══ Data to use

===== src/rtl/div_sched_pkg.sv =====
// div_sched_pkg: shared types and constants for the div_sched scheduler.
//   state_t   : FSM state encoding (IDLE, LOAD, RUN, DONE).
//   DEF_*     : default requester count and counter width.
//   MAX_*     : largest configuration lim_slice() can address.
//   lim_slice : extracts limit slice idx (width cw) from a packed limit bus.
package div_sched_pkg;

  typedef enum logic [1:0] {
    IDLE = 2'd0,
    LOAD = 2'd1,
    RUN  = 2'd2,
    DONE = 2'd3
  } state_t;

  localparam int unsigned DEF_NREQ  = 4;
  localparam int unsigned DEF_CW    = 16;
  localparam int unsigned MAX_NREQ  = 8;
  localparam int unsigned MAX_CW    = 32;
  localparam int unsigned LIM_BUS_W = MAX_NREQ * MAX_CW;

  // Caller zero-extends its limit bus to LIM_BUS_W and truncates the result
  // to its own counter width; bits above cw belong to the next slice.
  function automatic logic [MAX_CW-1:0] lim_slice(
    input logic [LIM_BUS_W-1:0] lims,
    input int unsigned          idx,
    input int unsigned          cw
  );
    return MAX_CW'(lims >> (idx * cw));
  endfunction

endpackage


===== src/rtl/div_sched_if.sv =====
// div_sched_if: requester-side bundle of the shared divider scheduler.
//   req     : per-requester request level
//   cnt_lim : packed limits, slice i = cnt_lim[i*CW +: CW]
//   gnt     : one-hot grant (LOAD/RUN)
//   done    : one-cycle completion pulse
//   busy    : scheduler not in IDLE
//   cnt     : shared counter value
//   s_clk   : divided-clock level
// master = requesters, slave = div_sched.
interface div_sched_if
  import div_sched_pkg::*;
#(
  parameter int unsigned NREQ = DEF_NREQ,
  parameter int unsigned CW   = DEF_CW
) ();

  logic [NREQ-1:0]    req;
  logic [NREQ*CW-1:0] cnt_lim;
  logic [NREQ-1:0]    gnt;
  logic [NREQ-1:0]    done;
  logic               busy;
  logic [CW-1:0]      cnt;
  logic               s_clk;

  modport master (
    output req, cnt_lim,
    input  gnt, done, busy, cnt, s_clk
  );

  modport slave (
    input  req, cnt_lim,
    output gnt, done, busy, cnt, s_clk
  );

endinterface


===== src/rtl/div_sched_rr_pick.sv =====
// rr_pick: combinational round-robin priority select.
//   req   in  NREQ : request levels
//   last  in  IW   : index served most recently
//   valid out 1    : any request set
//   idx   out IW   : first set req bit searching upward from last+1, wrapping
module rr_pick
  import div_sched_pkg::*;
#(
  parameter int unsigned NREQ = DEF_NREQ,
  parameter int unsigned IW   = $clog2(DEF_NREQ)
) (
  input  logic [NREQ-1:0] req,
  input  logic [IW-1:0]   last,
  output logic            valid,
  output logic [IW-1:0]   idx
);

  always_comb begin
    valid = 1'b0;
    idx   = '0;
    for (int unsigned k = 1; k <= NREQ; k++) begin
      if (!valid && req[IW'((32'(last) + k) % NREQ)]) begin
        valid = 1'b1;
        idx   = IW'((32'(last) + k) % NREQ);
      end
    end
  end

endmodule


===== src/rtl/div_sched.sv =====
// div_sched: round-robin scheduler time-sharing one terminal-count counter
// among NREQ requesters.
//   clk   in : system clock
//   reset in : synchronous, active-high
//   bus      : div_sched_if.slave (req, cnt_lim in; gnt, done, busy, cnt,
//              s_clk out)
// Service: IDLE picks a requester and latches its limit, LOAD clears the
// counter, RUN counts 0..limit, DONE pulses done and returns to IDLE.
// Dropping req of the served requester in LOAD/RUN aborts without done.
// Optional macro DIV_SCHED_TOGGLE_EN: s_clk inverts on every DONE; when
// undefined, s_clk is tied low. Requires CW <= 32 and NREQ <= 8.
module div_sched
  import div_sched_pkg::*;
#(
  parameter int unsigned NREQ = DEF_NREQ,
  parameter int unsigned CW   = DEF_CW
) (
  input logic        clk,
  input logic        reset,
  div_sched_if.slave bus
);

  localparam int unsigned   IW       = $clog2(NREQ);
  localparam logic [IW-1:0] LAST_RST = IW'(NREQ - 1);

  state_t          state, state_n;
  logic [IW-1:0]   idx, idx_n;
  logic [IW-1:0]   last, last_n;
  logic [CW-1:0]   lim, lim_n;
  logic [CW-1:0]   cnt_q, cnt_n;
  logic [NREQ-1:0] gnt_q, gnt_n;
  logic [NREQ-1:0] done_q, done_n;
  logic            busy_q, busy_n;

  logic            pick_valid;
  logic [IW-1:0]   pick_idx;

  rr_pick #(
    .NREQ (NREQ),
    .IW   (IW)
  ) u_rr_pick (
    .req   (bus.req),
    .last  (last),
    .valid (pick_valid),
    .idx   (pick_idx)
  );

  // Outputs are registered: their next values are decoded from the next
  // state, so they line up with the state they describe.
  always_comb begin
    state_n = state;
    idx_n   = idx;
    last_n  = last;
    lim_n   = lim;
    cnt_n   = cnt_q;
    gnt_n   = '0;
    done_n  = '0;
    busy_n  = 1'b0;

    unique case (state)
      IDLE: begin
        if (pick_valid) begin
          state_n = LOAD;
          idx_n   = pick_idx;
          lim_n   = CW'(lim_slice(LIM_BUS_W'(bus.cnt_lim), 32'(pick_idx), CW));
          cnt_n   = '0;
        end
      end
      LOAD: begin
        if (!bus.req[idx]) begin
          state_n = IDLE;
          last_n  = idx;
        end else begin
          state_n = RUN;
        end
      end
      RUN: begin
        // Abort takes priority over completion.
        if (!bus.req[idx]) begin
          state_n = IDLE;
          last_n  = idx;
        end else if (cnt_q == lim) begin
          state_n = DONE;
        end else begin
          cnt_n = cnt_q + CW'(1);
        end
      end
      DONE: begin
        state_n = IDLE;
        last_n  = idx;
      end
      default: state_n = IDLE;
    endcase

    if (state_n == LOAD || state_n == RUN) gnt_n[idx_n] = 1'b1;
    if (state_n == DONE)                   done_n[idx_n] = 1'b1;
    busy_n = (state_n != IDLE);
  end

  always_ff @(posedge clk) begin
    if (reset) begin
      state  <= IDLE;
      idx    <= '0;
      last   <= LAST_RST;
      lim    <= '0;
      cnt_q  <= '0;
      gnt_q  <= '0;
      done_q <= '0;
      busy_q <= 1'b0;
    end else begin
      state  <= state_n;
      idx    <= idx_n;
      last   <= last_n;
      lim    <= lim_n;
      cnt_q  <= cnt_n;
      gnt_q  <= gnt_n;
      done_q <= done_n;
      busy_q <= busy_n;
    end
  end

  assign bus.gnt  = gnt_q;
  assign bus.done = done_q;
  assign bus.busy = busy_q;
  assign bus.cnt  = cnt_q;

`ifdef DIV_SCHED_TOGGLE_EN
  logic s_clk_q;

  always_ff @(posedge clk) begin
    if (reset)                 s_clk_q <= 1'b0;
    else if (state_n == DONE)  s_clk_q <= ~s_clk_q;
  end

  assign bus.s_clk = s_clk_q;
`else
  assign bus.s_clk = 1'b0;
`endif

endmodule


===== src/flat_wrapper.sv =====
// flat-port wrapper written by rule: the top's interface ports become plain ports
module div_sched_flat import div_sched_pkg::*;
#(
  parameter int unsigned NREQ = DEF_NREQ,
  parameter int unsigned CW   = DEF_CW
)
  (clk, reset, bus_req, bus_cnt_lim, bus_gnt, bus_done, bus_busy, bus_cnt, bus_s_clk);
  div_sched_if #(.NREQ(NREQ), .CW(CW)) bus_i ();
  input logic clk;
  input logic reset;
  input wire logic [$bits(bus_i.req)-1:0] bus_req;
  input wire logic [$bits(bus_i.cnt_lim)-1:0] bus_cnt_lim;
  output wire logic [$bits(bus_i.gnt)-1:0] bus_gnt;
  output wire logic [$bits(bus_i.done)-1:0] bus_done;
  output wire logic [$bits(bus_i.busy)-1:0] bus_busy;
  output wire logic [$bits(bus_i.cnt)-1:0] bus_cnt;
  output wire logic [$bits(bus_i.s_clk)-1:0] bus_s_clk;
  assign bus_i.req = bus_req;
  assign bus_i.cnt_lim = bus_cnt_lim;
  assign bus_gnt = bus_i.gnt;
  assign bus_done = bus_i.done;
  assign bus_busy = bus_i.busy;
  assign bus_cnt = bus_i.cnt;
  assign bus_s_clk = bus_i.s_clk;
  div_sched #(.NREQ(NREQ), .CW(CW)) u_core (.clk(clk), .reset(reset), .bus(bus_i));
endmodule

===== config.mk =====
export PLATFORM = sky130hd
export DESIGN_NAME = div_sched_flat
export DESIGN_NICKNAME = d
export VERILOG_FILES = /design/src/rtl/div_sched_pkg.sv /design/src/rtl/div_sched_if.sv /design/src/rtl/div_sched_rr_pick.sv /design/src/rtl/div_sched.sv /design/src/flat_wrapper.sv
export SDC_FILE = /design/constraint.sdc
export NUM_CORES = 1
export LEC_CHECK = 0
export ABC_AREA = 1
export ABC_CLOCK_PERIOD_IN_PS = 3400
export CAP_MARGIN = 10
export CORE_MARGIN = 1
export CORE_UTILIZATION = 30
export CTS_CLUSTER_DIAMETER = 120
export DETAILED_ROUTE_END_ITERATION = 8
export HOLD_SLACK_MARGIN = 0.12
export SETUP_SLACK_MARGIN = 0.15
export SLEW_MARGIN = 20
export SYNTH_ARGS = -nofsm -noshare
export SYNTH_HDL_FRONTEND = slang
export SYNTH_SLANG_ARGS = --single-unit
export TNS_END_PERCENT = 5

===== constraint.sdc =====
create_clock -name clk -period 3.4 [get_ports clk]
set_input_delay 0.68 -clock clk [delete_from_list [all_inputs] [get_ports clk]]
set_output_delay 0.68 -clock clk [all_outputs]
set_load 0.02 [all_outputs]

* Word-level counts from Yosys, hierarchy flattened
Index checks and enable logic that the tools add are counted.
Storage, ports and cells: word-level logic and storage cells 85, flip-flop bits (word level) 47, input port bits 70
Cells by class: shift operators 1, reduce and logical (&&, ||, !) cells 18, muxes and demuxes 33, bitwise gates (word level) 2, eq/ne operators 11, magnitude comparators 7, add/sub/neg operators 5
Operator list (number):
- >> shifter 64 x 6 -> 16 bit | 1
- two-way mux 16 bit | 3
- case mux 16 bit (2 select lines) | 1
- two-way mux 2 bit | 11
- less-than comparator 2 x 3 -> 1 bit, second input constant | 6
- adder 16 x 1 -> 16 bit, second input constant | 1
- == test 16 bit | 1
- binary-select mux 1 bit (select 2 bit) | 5
- two-way mux 1 bit | 10
- == test 2 bit, second input constant | 4
- case mux 2 bit (4 select lines) | 1
- nonzero test 2 bit | 3
- OR reduction 2 bit | 3
- adder 2 x 1 -> 2 bit, second input constant | 2
- adder 2 bit, second input constant | 2
- == test 2 x 1 -> 1 bit, second input constant | 2
- logical AND 1 bit | 4
- != test 2 x 1 -> 1 bit, second input constant | 2
- != test 2 bit, second input constant | 2
- case mux 2 bit (2 select lines) | 1
- AND reduction 2 bit | 2
- AND reduction 4 bit | 1
- zero test 1 bit | 3
- demux 1 bit (select 2 bit) | 1
- other kinds (4) | 5

* Depth between registers and ports, before layout
Gate-level depths: netlist of the first run.
word-level depth 19, mapped depth 17

* By module
Synthesis of the first run repeated with hierarchy kept, for this count alone.
Unflattened totals: cells, all modules 558, area, all modules 3387.0 µm²
By module, submodules not included:
- div_sched | instances 1, area an instance 3096.7 µm², sequential area each 940.9 µm², cells an instance 509
- rr_pick | instances 1, area an instance 290.3 µm², sequential area each 0.0 µm², cells an instance 49

* Worst setup path after synthesis of the first run
No wires, ideal clock.
path type input-to-reg, start point input bus_req[2], end point register u_core.gnt_q[0], in the netlist u_core.bus.gnt[0], library setup time 0.115 ns, data arrival time 1.953 ns, data required time 3.285 ns, setup slack 1.332 ns, stages on the path 11, cells stage by stage inv_1 -> nand2_2 -> nand3_1 -> nand2_1 -> nor2_4 -> nand3_4 -> o311ai_2 -> inv_1 -> ha_1 -> nand2_1 -> nor2_1
Between the ends: longest elaborated chain between the ends 18
RTL lines:
- from (decl) | RTL line flat_wrapper.sv:11 | input wire logic [$bits(bus_i.req)-1:0] bus_req;
- binary-select mux 1 bit (select 2 bit) | RTL line div_sched_rr_pick.sv:22 | if (!valid && req[IW'((32'(last) + k) % NREQ)]) begin
- two-way mux 1 bit (implied by the code) | RTL line div_sched_rr_pick.sv:22
- two-way mux 1 bit | RTL line div_sched_rr_pick.sv:22
- zero test 1 bit | RTL line div_sched_rr_pick.sv:22
- logical AND 1 bit | RTL line div_sched_rr_pick.sv:22
- two-way mux 1 bit | RTL line div_sched_rr_pick.sv:22
- zero test 1 bit | RTL line div_sched_rr_pick.sv:22
- logical AND 1 bit | RTL line div_sched_rr_pick.sv:22
- [3 not listed]
- two-way mux 1 bit | RTL line div_sched_rr_pick.sv:22
- two-way mux 2 bit | RTL line div_sched.sv:62 | if (pick_valid) begin
- case mux 2 bit (4 select lines) (*) | RTL line div_sched.sv:60 | unique case (state)
- net u_core.state_n[1] | RTL line div_sched.sv:26 | state_t state, state_n;
- == test 2 x 1 -> 1 bit / == test 2 bit (equally long branches) | RTL line div_sched.sv:95 | if (state_n == LOAD || state_n == RUN) gnt_n[idx_n] = 1'b1;
- logical OR 1 bit (*) | RTL line div_sched.sv:95
- inverter 1 bit (no line) (*)
- OR reduction 2 bit (no line) (*)
- to (signal assigned) | RTL line div_sched.sv:116 | gnt_q <= gnt_n;
- to (decl) | RTL line div_sched.sv:31 | logic [NREQ-1:0] gnt_q, gnt_n;
Mark *: on every way through the listed nets, which the timed path passes. The rest lies on a longest branch. The select of a mux whose other input is x is not followed. A chain may end at the register's enable or synchronous reset.

* Worst setup path after layout of the first run
start point input bus_req[3], end point register u_core.gnt_q[1], in the netlist u_core.bus.gnt[1]
Between the ends: longest elaborated chain between the ends 18
RTL lines (RTL line):
- binary-select mux 1 bit (select 2 bit) | div_sched_rr_pick.sv:22
- two-way mux 1 bit (implied by the code) | div_sched_rr_pick.sv:22
- two-way mux 1 bit | div_sched_rr_pick.sv:22
- zero test 1 bit | div_sched_rr_pick.sv:22
- logical AND 1 bit | div_sched_rr_pick.sv:22
- two-way mux 1 bit | div_sched_rr_pick.sv:22
- zero test 1 bit | div_sched_rr_pick.sv:22
- logical AND 1 bit | div_sched_rr_pick.sv:22
- [2 not listed]
- logical AND 1 bit | div_sched_rr_pick.sv:22
- two-way mux 2 bit / two-way mux 1 bit (equally long branches) | div_sched_rr_pick.sv:22
- two-way mux 2 bit | div_sched.sv:62
- two-way mux 2 bit / case mux 2 bit (4 select lines) (equally long branches) | div_sched.sv:60
- less-than comparator 2 x 3 -> 1 bit (implied by the code) (tied with other cells) | div_sched.sv:95
- logical AND 1 bit (implied by the code) / logical OR 1 bit (equally long branches) | div_sched.sv:95
- two-way mux 1 bit (implied by the code) / inverter 1 bit (equally long branches)
- demux 1 bit (select 2 bit) / OR reduction 2 bit (equally long branches)
Several ways; a longest one is shown, not always the timed one. The select of a mux whose other input is x is not followed.

==> run summary, run 1 <==
Critical path fanouts, max = 33
Clock edge transition at the registers on the reported setup and hold paths = 0.06 ns
Seq pwr share = 0.231
Combinational power share = 0.591
Root buffer cell = clkbuf_16
RSZ-0062 raised after global routing = no
Switch Pwr = 1.64 mW
Dpl cell area = 4580 µm²
CTS resizes = 0
Clock Skews = 0.00301 ns
# Post-CTS Setup Buffers = 0
Via count = 3664
Switch share = 0.470
Critical path cell sequence = clkdlybuf4s50_1 -> inv_1 -> nand2_1 -> nand3_1 -> nand2_1 -> nor2_4 -> nand3_4 -> nand2_4 -> nand2_4 -> o21ai_2 -> inv_1 -> nand2_1 -> nor2_1
Sink Count = 47
Worst slew pin tran = 0.770 ns
Synth Register Bits = 47
GPL Wtd Cong = 0.856
Final Hold Viols = 0
Syn avg cell area = 6.07 µm²
Antenna violations before repair = 0
GRT overflow = 0
Area grow syn2layout = 32.2%
Place WS = 0.495 ns
HPWL Detailed = 7180 µm
PortBufs = 94
Row count = 39
Maximum number of pins on one net before global-route repair = 34
Final wirelength = 8960 µm
Num CTS Buffers = 5
Yosys top cell by area = dfxtp_1
Die Wd = 112 µm
Total core area = 11600 µm²
Post-synthesis net count = 672
Clk pwr share = 0.178
I/O pin count = 96
Startpoint Class = input pin
Worst-Skew Late Latency = 0.28 ns
Worst EP required = 3.57 ns
Die area = 12500 µm²
Vias in the first global route = 3555
Setup crit end kind = register
TritonRoute pass-1 iters = 7
Period utilization = 0.763
Synth unique cells = 30
Die height = 112 µm
Tmin final = 2.60 ns
Final instance area = 4770 µm²
Status = finished with violations
Final setup fails = 0
Int Power = 1.84 mW
Global-route wire length before repair = 16100 µm
Critical path arrival = 2.77 ns
Share of layout cells above drive strength 1 = 0.0581
CTS tree = done
Setup TNS = 0 ns
Tightest Hold Check Type = register to register
Worst-path cell with the longest stage delay = clkdlybuf4s50_1
N_diodes = 0
Via/cell ratio = 4.50
Most area-consuming cells after synthesis = dfxtp_1 26%, nand3_1 14%, nand2_1 13%
Max-Cap Viols = 0
Per-cell routed wire length = 11.0 µm
Pleak = 2.28 nW
Fmax = 385 MHz
Synth Instances = 594
Max VDD drop = 0.356 mV
Final Max Slew Viols = 0
Post-synth top area share = 0.261
Number of hold buffers added after CTS = 0
Power Dens Cells = 730 nW/µm²
CP max stage delay = 0.46 ns
DRT antenna net count = 0
DRT iter0 DRCs = 185
Ys Warns = 0
Worst path most repeated cell = nand2_1
Global Route Usage Sum = 0.152
Residual DRC count = 9
Synth Cell Area = 3610 µm²
Failing checks = design-rule violations
CTS H-tree depth = 2
Initial core utilization = 0.312
Worst setup margin = 0.805 ns
Worst rel slew slack = 0.485
WS Path Type = input pin to register
Register area share after synthesis = 0.261
Clock Tree Buf Depth = 2
Final nets = 748
[cell usage after synthesis, drive strengths merged]
master  number
xor2        10
nand3      104
o311ai       1
nor2        69
dfxtp       47
xnor2       15
nand3b       2
inv        116
nand2      143
a21oi       23
ha           8
clkbuf       7
buf         21
conb         1
nor3         9
o21ai       10
nand4        8
[state kept, by name, summed over array words and instances, names as in the netlist]
signal	count
u_core.bus.cnt	16
u_core.bus.gnt	4
u_core.bus.busy	1
u_core.state	2
u_core.idx	2
u_core.last	2
u_core.lim	16
u_core.bus.done	4
[stage by stage]
stage               hold slack, ns  utilization  std cells  power, mW
floorplan                    0.498            -        594       2.53
global placement             0.548        0.396        806       2.83
detailed placement           0.553        0.396        806       2.88
CTS                          0.563        0.412        814       3.51
global route                 0.579        0.412        814       3.87
finish                       0.563        0.412        814       3.48
[kinds of logic (layout without fill, tap and decap cells)]
kind of cell,Yosys count,count (layout),share of synthesized area
fa+ha+maj,8,8,0.0277
flops,47,47,0.261
buf+inv,144,221,0.170
xor+xnor,25,25,0.0607
compound gates,34,34,0.0565
other cells,1,1,0.00104
simple gates,335,335,0.423
[power by group through the flow]
stage / Sequential [mW] / Clock (mW) / Combinational (mW)
5_1_grt: 0.825 / 0.657 / 2.39
3_5_place_dp: 0.818 / 0 / 2.06
3_3_place_gp: 0.816 / 0 / 2.01
2_1_floorplan: 0.801 / 0 / 1.73
6_report: 0.805 / 0.619 / 2.06
4_1_cts: 0.807 / 0.635 / 2.07
[per-layer routing]
metal | global-route usage | wire (µm) | up-vias
met1 | 0.217 | 4620 | 1568
met2 | 0.240 | 3760 | 120
met4 | 0.0387 | 95 | 0
met3 | 0.0201 | 483 | 7
met5 | 0 | 0 | -
li1 | - | - | 1969
[worst max-delay path: cells and delay by family]
| kind | cells | cell delay [ns] |
|---|---|---|
| and+or+nand+nor | 9 | 1.21 |
| buffers and inverters | 3 | 0.61 |
| AOI/OAI and AO/OA | 1 | 0.27 |
[final cells by class]
class / count / area (µm²)
clock inverters: 2 / 60.1
multi-input cells: 403 / 2050
fillers: 1240 / 6800
repair buffers: 97 / 963
inverters: 116 / 443
well taps: 143 / 179
flip-flops and latches: 47 / 941
clock buffers: 6 / 129
[placed cells by master (no fill, tap or decap), drive strengths merged]
cell type / n
nand2: 143
inv: 116
nand3: 104
clkdlybuf4s50: 94
nor2: 69
dfxtp: 47
a21oi: 23
xnor2: 15
xor2: 10
o21ai: 10
nor3: 9
nand4: 8
ha: 8
clkbuf: 6
buf: 3
nand3b: 2
bufinv: 2
o311ai: 1
conb: 1
[worst paths after layout]
kind | start | to | slack [ns] | depth (start not counted)
max | bus_req[3] | u_core.bus.gnt[1] | 0.80 | 13
min | u_core.bus.cnt[15] | u_core.bus.cnt[15] | 0.56 | 2
max reg2reg | u_core.last[1] | u_core.bus.gnt[1] | 1.01 | 13
min reg2reg | u_core.bus.cnt[15] | u_core.bus.cnt[15] | 0.56 | 2
(Power assumes the default switching activity.)
==> run 2, diff against run 1 <==
- ABC_CLOCK_PERIOD_IN_PS: 3400 -> 2200
- clock period: 3.4 -> 2.2 ns (I/O delays scaled with it)
==> run 2 against run 1 <==
Net effect:
- the run still ends with design-rule violations left
- routed wire length rose by 13%
- setup slack got worse by 0.57 ns
- design area rose by 11%
- clock skew rose by 0.0051 ns
- via count rose by 6.3%
- sequential share of layout area fell by 1.6 points
- total power rose by 90%
- global-route usage rose by 0.93 points
- hold slack got worse by 0.040 ns
- clock-buffer cell count did not move
- largest cell class unchanged
- largest power group unchanged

════

- Required work
Throughout the material above, report each line holding the word "counted".

- Result of this exercise
Index checks and enable logic that the tools add are counted.
kind | start | to | slack [ns] | depth (start not counted)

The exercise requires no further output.